### Exercise goal
Only one stretch of the listing below is wanted: every line from the first to the line containing "Power is estimated", set down exactly.

(Beginning of Material supplied)

What follows belongs to an exercise in optimizing a design on an open flow for small area; a production flow would make more cautious choices.
At most, simulation tests tie the RTL to the original design; equivalence was not proved.
Power is estimated from default activity; no workload was simulated.

==> flow/design.v (excerpt) <==
module pueo_uram_readout_buffer #(
  parameter int DEPTH     = 16,
  parameter int MARGIN    = pueo_uram_pkg::URAM_READ_MARGIN,
  parameter int FRAME_LEN = 1024,
  parameter int NBIT      = 12
) (
  input  logic                                  memclk,
  input  logic                                  memclk_rst_i,
  input  logic [NBIT*pueo_uram_pkg::URAM_SAMPLES_PER_WORD-1:0] in_tdata,
  input  logic                                  in_tvalid,
  output logic                                  in_tready,
  output logic [NBIT*pueo_uram_pkg::URAM_SAMPLES_PER_WORD-1:0] m_axis_tdata,
  output logic                                  m_axis_tvalid,
  input  logic                                  m_axis_tready,
  output logic                                  m_axis_tlast,
  output logic                                  overflow_o,
  output logic                                  frame_done_o
);
For scale: about 3700 cells after synthesis, roughly 1200 flip-flops, roughly 150 I/O pins, ~42000 um^2 of cells after synthesis.
make LEC_CHECK=0 CAP_MARGIN=20 CORE_MARGIN=2 CORE_UTILIZATION=40 SLEW_MARGIN=20 SYNTH_HIERARCHICAL=1 finish   # period 5.0 ns
run.sh (not shown) runs the stock make flow with config.mk's settings and CLKGATE_MAP_FILE= SYNTH_SCRIPT=/design/flow/synth_recipe.tcl, a recipe that flattens the netlist after the stock synthesis.
Edit:
--- a/flow/config.mk
+++ b/flow/config.mk
@@ -10,0 +11 @@
+export CTS_BUF_LIST = sky130_fd_sc_hd__clkbuf_4
What happened:
- critical path depth does not change
- setup slack degrades by 470 ps
- sequential share of layout area is about the same
- utilization hardly moves
- routed wire length is higher by about 1.5%
Edit:
--- a/flow/config.mk
+++ b/flow/config.mk
@@ -11 +11 @@
-export CTS_BUF_LIST = sky130_fd_sc_hd__clkbuf_4
+export CTS_BUF_LIST = sky130_fd_sc_hd__clkbuf_8
=>
- The new run ran to the end with no violations
- first-iteration DRC count increases by 1.2%
- sequential share of layout area grows by 0.14 points
- final area hardly moves
- maximum frequency is higher by 6.4%
- global-route usage falls by 0.25 points
- setup slack gains 270 ps
- area after synthesis stays the same
- die area stays the same
- total power is lower by 0.46%
- non-clock buffer count is unchanged
- flip-flop and latch count stays the same
No functional check of the RTL was part of any run of this note.

========
## 07-26
pueo_uram_readout_buffer, a different RTL version from the one above (not shown whole).
Size: about 3600 cells after synthesis, roughly 1200 flip-flops, roughly 150 I/O pins, about 0.042 mm² of cells after synthesis.
Settings: LEC_CHECK=0, CAP_MARGIN=20, CORE_MARGIN=2, CORE_UTILIZATION=40, CTS_BUF_LIST=sky130_fd_sc_hd__clkbuf_8, CTS_CLUSTER_DIAMETER=60, CTS_CLUSTER_SIZE=16, SLEW_MARGIN=20, SYNTH_HIERARCHICAL=1; clock period 5.0 ns.
standard.sh (not shown) runs the stock make flow with config.mk's settings and CLKGATE_MAP_FILE= SYNTH_SCRIPT=/design/flow/synth_recipe.tcl, a recipe that flattens the netlist after the stock synthesis.
==> flow/flow/run.sh <==
#!/bin/bash
# Layout: the standard ORFS flow (standard.sh, with its standard synthesis),
# with two changes passed as ORFS variables:
#  - each port gets a sky130_fd_sc_hd__buf_1 buffer (buffer_ports -buffer_cell)
#    instead of the default port buffer cell;
#  - clock tree synthesis clusters sinks as config.mk's CTS settings do, and
#    inserts no dummy loads.
# make's full output goes to make.log; each ORFS step keeps its own log under orfs/logs/.
set -euo pipefail
CTS="-sink_clustering_enable -repair_clock_nets -sink_clustering_size 16 -sink_clustering_max_diameter 60 -buf_list sky130_fd_sc_hd__clkbuf_8 -dont_use_dummy_load"
bash standard.sh \
  "BUFFER_PORTS_ARGS=-buffer_cell sky130_fd_sc_hd__buf_1" \
  "CTS_ARGS=$CTS" \
  "RECOVER_POWER=100" \
  finish > make.log 2>&1
The flow completed for 07-26, but it is not clean: the layout still shows max-capacitance violations, max-slew violations.
--- input diff 07-26..05-25 ---
--- a/flow/flow/run.sh
+++ b/flow/flow/run.sh
@@ -14 +13,0 @@
-  "RECOVER_POWER=100" \
Findings:
- 05-25 went all the way through the flow, and no timing, DRC or antenna check failed.
- Met3 wire length (05-25 vs. 07-26) increases slightly
- 05-25 against 07-26: sequential share of layout area has decreased, final routed wirelength across all metal layers comparable, share of cells above drive strength 1 moved up.

========
The RTL this note starts from:
==> flow/design.v <==
package pueo_uram_pkg;
  localparam int URAM_SAMPLES_PER_WORD = 6;
  localparam int URAM_WORD_BITS        = 72;
  localparam int URAM_READ_MARGIN      = 5;
  typedef logic [URAM_WORD_BITS-1:0] uram_word_t;
endpackage
module pueo_sync_fifo #(
  parameter int DEPTH = 15,
  parameter int WIDTH = 72
) (
  input  logic [DEPTH-1:0][WIDTH:0] i_ring,
  input  logic [DEPTH-1:0]          i_we,
  input  logic [DEPTH-1:0]          i_we_n,
  input  logic [WIDTH-1:0]          i_wdata,
  output logic [DEPTH-1:0][WIDTH:0] o_ring_next
);
  always_comb begin
    for (int i = 0; i < DEPTH; i++)
      o_ring_next[i] = ~(({1'b0, i_wdata} | {(WIDTH+1){i_we_n[i]}}) &
                         (i_ring[(i + DEPTH - 1) % DEPTH] | {(WIDTH+1){i_we[i]}}));
  end
endmodule
module pueo_sel3_n #(
  parameter int N     = 3,
  parameter int WIDTH = 73
) (
  input  logic [N-1:0]            i_sel,
  input  logic [N-1:0][WIDTH-1:0] i_d,
  output logic [WIDTH-1:0]        o_n
);
  always_comb begin
    o_n = '0;
    for (int k = 0; k < N; k++) o_n = o_n | (i_sel[k] ? i_d[k] : '0);
    o_n = ~o_n;
  end
endmodule
module pueo_sel_join #(
  parameter int N     = 6,
  parameter int WIDTH = 73
) (
  input  logic [N-1:0][WIDTH-1:0] i_n,
  output logic [WIDTH-1:0]        o_word
);
  always_comb begin
    o_word = '1;
    for (int k = 0; k < N; k++) o_word = o_word & i_n[k];
    o_word = ~o_word;
  end
endmodule
module pueo_word_select #(
  parameter int DEPTH = 15,
  parameter int WIDTH = 73
) (
  input  logic [DEPTH-1:0][WIDTH-1:0] i_ring,
  input  logic [DEPTH-1:0]            i_rsel,   
  input  logic                        i_hold,
  input  logic [WIDTH-1:0]            i_cur,
  output logic [WIDTH-1:0]            o_word
);
  localparam int NG = (DEPTH + 2) / 3;
  logic [NG:0][WIDTH-1:0] w_part_n;
  for (genvar g = 0; g < NG; g++) begin : g_part
    localparam int N = (DEPTH - 3*g < 3) ? DEPTH - 3*g : 3;
    pueo_sel3_n #(.N(N), .WIDTH(WIDTH)) u_sel (
      .i_sel (i_rsel[3*g +: N]),
      .i_d   (i_ring[3*g +: N]),
      .o_n   (w_part_n[g])
    );
  end
  pueo_sel3_n #(.N(1), .WIDTH(WIDTH)) u_hold (
    .i_sel (i_hold),
    .i_d   (i_cur),
    .o_n   (w_part_n[NG])
  );
  pueo_sel_join #(.N(NG + 1), .WIDTH(WIDTH)) u_join (
    .i_n    (w_part_n),
    .o_word (o_word)
  );
endmodule
module pueo_uram_readout_buffer #(
  parameter int DEPTH     = 16,
  parameter int MARGIN    = pueo_uram_pkg::URAM_READ_MARGIN,
  parameter int FRAME_LEN = 1024,
  parameter int NBIT      = 12
) (
  input  logic                                  memclk,
  input  logic                                  memclk_rst_i,
  input  logic [NBIT*pueo_uram_pkg::URAM_SAMPLES_PER_WORD-1:0] in_tdata,
  input  logic                                  in_tvalid,
  output logic                                  in_tready,
  output logic [NBIT*pueo_uram_pkg::URAM_SAMPLES_PER_WORD-1:0] m_axis_tdata,
  output logic                                  m_axis_tvalid,
  input  logic                                  m_axis_tready,
  output logic                                  m_axis_tlast,
  output logic                                  overflow_o,
  output logic                                  frame_done_o
);
  localparam int WW = NBIT * pueo_uram_pkg::URAM_SAMPLES_PER_WORD;
  localparam int QD = DEPTH - 1;
  localparam int QW = $clog2(DEPTH);
  localparam int FW = $clog2(FRAME_LEN);
  logic [QD-1:0][WW:0] r_ring;   
  logic [WW:0]   r_tdata;        
  logic          r_tvalid;
  logic [QW-1:0] r_qcnt;
  logic [QW-1:0] r_wpos;
  logic [QW-1:0] r_wpos_n;       
  logic [QW-1:0] r_rpos;
  logic          r_in_tready;
  logic          r_overflow;
  logic          r_frame_done;
  logic [FW-1:0] r_frame_cnt;
  logic          w_pop, w_push, w_load, w_full, w_tvalid_next;
  logic [QW-1:0] w_qcnt_next, w_wpos_next;
  logic [QD-1:0] w_we, w_we_n, w_rsel;
  logic [QD-1:0][WW:0] w_ring_next;
  logic [WW:0]   w_rdata;
  assign w_pop         = r_tvalid && m_axis_tready;
  assign w_full        = r_tvalid && (r_qcnt == QW'(QD));
  assign w_push        = in_tvalid && (!w_full || w_pop);
  assign w_load        = (!r_tvalid || m_axis_tready) && (r_qcnt != '0);
  assign w_tvalid_next = (r_tvalid && !m_axis_tready) || (r_qcnt != '0);
  assign w_qcnt_next   = r_qcnt + QW'(w_push) - QW'(w_load);
  function automatic logic [QW-1:0] ring_step(input logic [QW-1:0] pos, input logic extra);
    logic [QW:0] sum;
    sum = {1'b0, pos} + (QW+1)'(1) + (QW+1)'(extra);
    ring_step = (sum >= (QW+1)'(QD)) ? QW'(sum - (QW+1)'(QD)) : QW'(sum);
  endfunction
  assign w_wpos_next = ring_step(r_wpos, w_push);
  always_comb begin
    for (int i = 0; i < QD; i++) begin
      w_we[i]   = w_push && (r_wpos == QW'(i));
      w_we_n[i] = !w_push || (~r_wpos_n != QW'(i));
      w_rsel[i] = w_load && (r_rpos == QW'(i));
    end
  end
  pueo_sync_fifo #(
    .DEPTH (QD),
    .WIDTH (WW)
  ) u_ring_next (
    .i_ring      (r_ring),
    .i_we        (w_we),
    .i_we_n      (w_we_n),
    .i_wdata     (in_tdata),
    .o_ring_next (w_ring_next)
  );
  pueo_word_select #(
    .DEPTH (QD),
    .WIDTH (WW + 1)
  ) u_select (
    .i_ring (r_ring),
    .i_rsel (w_rsel),
    .i_hold (!w_load),
    .i_cur  (r_tdata),
    .o_word (w_rdata)
  );
  always_ff @(posedge memclk) begin
    r_ring  <= w_ring_next;
    r_tdata <= w_rdata;
  end
  always_ff @(posedge memclk) begin
    if (memclk_rst_i) begin
      r_tvalid     <= 1'b0;
      r_qcnt       <= '0;
      r_wpos       <= '0;
      r_wpos_n     <= '1;
      r_rpos       <= QW'(QD - 1);
      r_in_tready  <= 1'b1;
      r_overflow   <= 1'b0;
      r_frame_done <= 1'b0;
      r_frame_cnt  <= '0;
    end else begin
      r_tvalid     <= w_tvalid_next;
      r_qcnt       <= w_qcnt_next;
      r_wpos       <= w_wpos_next;
      r_wpos_n     <= ~w_wpos_next;
      r_rpos       <= ring_step(r_rpos, w_load);
      r_in_tready  <= (int'(w_tvalid_next) + int'(w_qcnt_next)) <= DEPTH - MARGIN - 1;
      r_frame_done <= w_pop && m_axis_tlast;
      if (in_tvalid && !w_push) r_overflow <= 1'b1;
      if (w_pop) r_frame_cnt <= r_frame_cnt + FW'(1);
    end
  end
  assign in_tready     = r_in_tready;
  assign m_axis_tdata  = r_tdata[WW-1:0] ^ {WW{r_tdata[WW]}};
  assign m_axis_tvalid = r_tvalid;
  assign m_axis_tlast  = r_tvalid && (r_frame_cnt == FW'(FRAME_LEN - 1));
  assign overflow_o    = r_overflow;
  assign frame_done_o  = r_frame_done;
endmodule
export LEC_CHECK = 0
export CAP_MARGIN = 20
export CORE_MARGIN = 2
export CORE_UTILIZATION = 40
export CTS_BUF_LIST = sky130_fd_sc_hd__clkbuf_8
export CTS_CLUSTER_DIAMETER = 60
export CTS_CLUSTER_SIZE = 16
export SLEW_MARGIN = 20
export SYNTH_HIERARCHICAL = 1
create_clock -name core_clock -period 5.0 [get_ports {memclk}]
==> flow/flow/run.sh <==
#!/bin/bash
# Layout: the standard ORFS flow (standard.sh, with its standard synthesis),
# with two changes passed as ORFS variables:
#  - each port gets a sky130_fd_sc_hd__buf_1 buffer (buffer_ports -buffer_cell)
#    instead of the default port buffer cell;
#  - clock tree synthesis clusters sinks as config.mk's CTS settings do, and
#    inserts no dummy loads.
# make's full output goes to make.log; each ORFS step keeps its own log under orfs/logs/.
set -euo pipefail
CTS="-sink_clustering_enable -repair_clock_nets -sink_clustering_size 16 -sink_clustering_max_diameter 60 -buf_list sky130_fd_sc_hd__clkbuf_8 -dont_use_dummy_load"
bash standard.sh \
  "BUFFER_PORTS_ARGS=-buffer_cell sky130_fd_sc_hd__buf_1" \
  "CTS_ARGS=$CTS" \
  finish > make.log 2>&1
==> next run, changes <==
==> flow/run.sh (new file) <==
#!/bin/bash
# synth_recipe.tcl (not shown) runs the flow's synth.tcl, then flattens the netlist and writes it again
# the make line also repeats each setting of config.mk as NAME=value (left out here)
make -C /OpenROAD-flow-scripts/flow DESIGN_CONFIG=/design/flow/config.mk WORK_HOME=/design/flow/orfs CLKGATE_MAP_FILE= SYNTH_SCRIPT=/design/flow/synth_recipe.tcl finish
removed: flow/flow/run.sh
removed: flow/standard.sh
The new run finished clean.
Final cell count goes up by 1.1%.
Area after synthesis is unchanged.
Global-route usage rose by 1.1 points.
Routed wire length went up by 4.5%.
Via count increases by 1.2%.
Core utilization increases by 1.7 points.
Count of clock-buffer cells in the layout rises by 13.
==> next run, changes <==
==> flow/flow/run.sh (new file) <==
#!/bin/bash
# Layout: the standard ORFS flow (standard.sh, with its standard synthesis),
# with two changes passed as ORFS variables:
#  - each port gets a sky130_fd_sc_hd__buf_1 buffer (buffer_ports -buffer_cell)
#    instead of the default port buffer cell;
#  - clock tree synthesis clusters sinks as config.mk's CTS settings do, and
#    inserts no dummy loads.
# make's full output goes to make.log; each ORFS step keeps its own log under orfs/logs/.
set -euo pipefail
CTS="-sink_clustering_enable -repair_clock_nets -sink_clustering_size 16 -sink_clustering_max_diameter 60 -buf_list sky130_fd_sc_hd__clkbuf_8 -dont_use_dummy_load"
bash standard.sh \
  "BUFFER_PORTS_ARGS=-buffer_cell sky130_fd_sc_hd__buf_1" \
  "CTS_ARGS=$CTS" \
  finish > make.log 2>&1
==> flow/standard.sh (new file) <==
#!/bin/bash
# synth_recipe.tcl (not shown) runs the flow's synth.tcl, then flattens the netlist and writes it again
# the make line also repeats each setting of config.mk as NAME=value (left out here)
make -C /OpenROAD-flow-scripts/flow DESIGN_CONFIG=/design/flow/config.mk WORK_HOME=/design/flow/orfs CLKGATE_MAP_FILE= SYNTH_SCRIPT=/design/flow/synth_recipe.tcl "${@:-finish}"
--- a/flow/config.mk
+++ b/flow/config.mk
@@ -12,4 +12,5 @@
 export CTS_CLUSTER_DIAMETER = 60
 export CTS_CLUSTER_SIZE = 16
+export PLACE_DENSITY = 0.8
 export SLEW_MARGIN = 20
 export SYNTH_HIERARCHICAL = 1
removed: flow/run.sh
Total power came out lower by 4.6%.
Clock skew came out higher by 57 ps.
Synthesized cell count does not change.
Count of clock-buffer cells in the layout came out lower by 17.
Utilization came out lower by 1.7 points.
Routed wire length came out lower by 8.8%.
Critical path depth is unchanged.
Final area came out lower by 3.9%.
Maximum frequency came out higher by 13%.
Combinational power came out lower by 7.9%.

========
main:
Starts from the design.v that is shown in full above.
==> flow/config.mk <==
export PLATFORM = sky130hd
export DESIGN_NAME = pueo_uram_readout_buffer
export DESIGN_NICKNAME = pueo_uram_readout_buffer
export VERILOG_FILES = /design/flow/design.v
export SDC_FILE = /design/flow/constraint.sdc
export NUM_CORES = 4
export LEC_CHECK = 0
export CAP_MARGIN = 20
export CORE_MARGIN = 2
export CORE_UTILIZATION = 40
export CTS_BUF_LIST = sky130_fd_sc_hd__clkbuf_8
export CTS_CLUSTER_DIAMETER = 60
export CTS_CLUSTER_SIZE = 16
export SLEW_MARGIN = 20
export SYNTH_HIERARCHICAL = 1
==> flow/constraint.sdc <==
create_clock -name core_clock -period 5.0 [get_ports {memclk}]
set_input_delay 1.0000 -clock core_clock [delete_from_list [all_inputs] [get_ports {memclk}]]
set_output_delay 1.0000 -clock core_clock [all_outputs]
set_load 0.01 [all_outputs]
==> flow/flow/run.sh <==
#!/bin/bash
# Layout: the standard ORFS flow (standard.sh, with its standard synthesis),
# with two changes passed as ORFS variables:
#  - each port gets a sky130_fd_sc_hd__buf_1 buffer (buffer_ports -buffer_cell)
#    instead of the default port buffer cell;
#  - clock tree synthesis clusters sinks as config.mk's CTS settings do, and
#    inserts no dummy loads.
# make's full output goes to make.log; each ORFS step keeps its own log under orfs/logs/.
set -euo pipefail
CTS="-sink_clustering_enable -repair_clock_nets -sink_clustering_size 18 -sink_clustering_max_diameter 50 -buf_list sky130_fd_sc_hd__clkbuf_8 -dont_use_dummy_load"
bash standard.sh \
  "BUFFER_PORTS_ARGS=-buffer_cell sky130_fd_sc_hd__buf_1" \
  "CTS_ARGS=$CTS" \
  finish > make.log 2>&1
main went all the way through the flow, and no timing, DRC or antenna check failed.
Changes in the feature branch relative to main:
-- flow/flow/run.sh --
<<< main, line 8
# make's full output goes to make.log; each ORFS step keeps its own log under orfs/logs/.
set -euo pipefail
CTS="-sink_clustering_enable -repair_clock_nets -sink_clustering_size 18 -sink_clustering_max_diameter 50 -buf_list sky130_fd_sc_hd__clkbuf_8 -dont_use_dummy_load"
bash standard.sh \
  "BUFFER_PORTS_ARGS=-buffer_cell sky130_fd_sc_hd__buf_1" \
>>> the feature branch, line 8
# make's full output goes to make.log; each ORFS step keeps its own log under orfs/logs/.
set -euo pipefail
CTS="-sink_clustering_enable -repair_clock_nets -sink_clustering_size 28 -sink_clustering_max_diameter 70 -buf_list sky130_fd_sc_hd__clkbuf_16 -dont_use_dummy_load"
bash standard.sh \
  "BUFFER_PORTS_ARGS=-buffer_cell sky130_fd_sc_hd__buf_1" \
Results
Between main and the feature branch, share of the clock period used by the worst path decreased. Between main and the feature branch, the flow reports total of fill cells in the finished design decreasing slightly. Against main, the feature branch comes in 319 lower on total number of vias. Summary — peak per-stage delay on the critical path, the feature branch relative to main: lower, by 0.02 ns. The final design instance area without fill of the feature branch and that of main are within noise of each other. In the feature branch the internal power turned out 0.78% higher than in main. Diff main -> the feature branch: number of H-tree branching levels fell by 1; tightest hold margin went down by 0.011 ns; met2 track demand over resource went down 0.27 points.

## separate check: timing with driven ports
Ports are ideal in the flow. The routed layouts listed here were re-timed in OpenROAD.
Step 1: set_driving_cell puts a clkbuf_16 on memclk and a buf_2 on each other input, an assumption about the parent block.
Step 2, shift: input delay + t, output delay - t, t = (earliest + latest rising clock arrival at the registers) / 2. This alone moves slack from input paths to output paths.
Slacks: ideal / step 1 / step 2; pairs: ideal / step 1.
run | t (ns) | setup WS [ns] | worst setup path after step 2
the first run of note 1 | 0.772 | 1.029 / 0.960 / 0.522 | input to register
the second run of note 1 | 1.181 | 0.560 / 0.494 / 0.485 | input to register
the third run of note 1 | 0.918 | 0.827 / 0.768 / 0.516 | input to register
07-26 | 0.802 | 0.754 / 0.754 / 0.013 | input to register
05-25 | 0.799 | 1.265 / 1.195 / 0.971 | input to register
the first run of note 3 | 0.786 | 1.286 / 1.286 / 0.888 | input to register
the second run of note 3 | 0.827 | 0.929 / 0.860 / 0.862 | input to register
the third run of note 3 | 0.779 | 1.399 / 1.334 / 0.944 | input to register
main | 0.809 | 1.283 / 1.272 / 0.884 | input to register
the feature branch | 0.719 | 1.292 / 1.292 / 0.878 | input to register
The setup slack of 07-26, which loses most, moves by 0.000 ns with the drivers and by -0.741 ns with both steps.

(End of Material supplied)

### Answer box
What follows belongs to an exercise in optimizing a design on an open flow for small area; a production flow would make more cautious choices.
At most, simulation tests tie the RTL to the original design; equivalence was not proved.
Power is estimated from default activity; no workload was simulated.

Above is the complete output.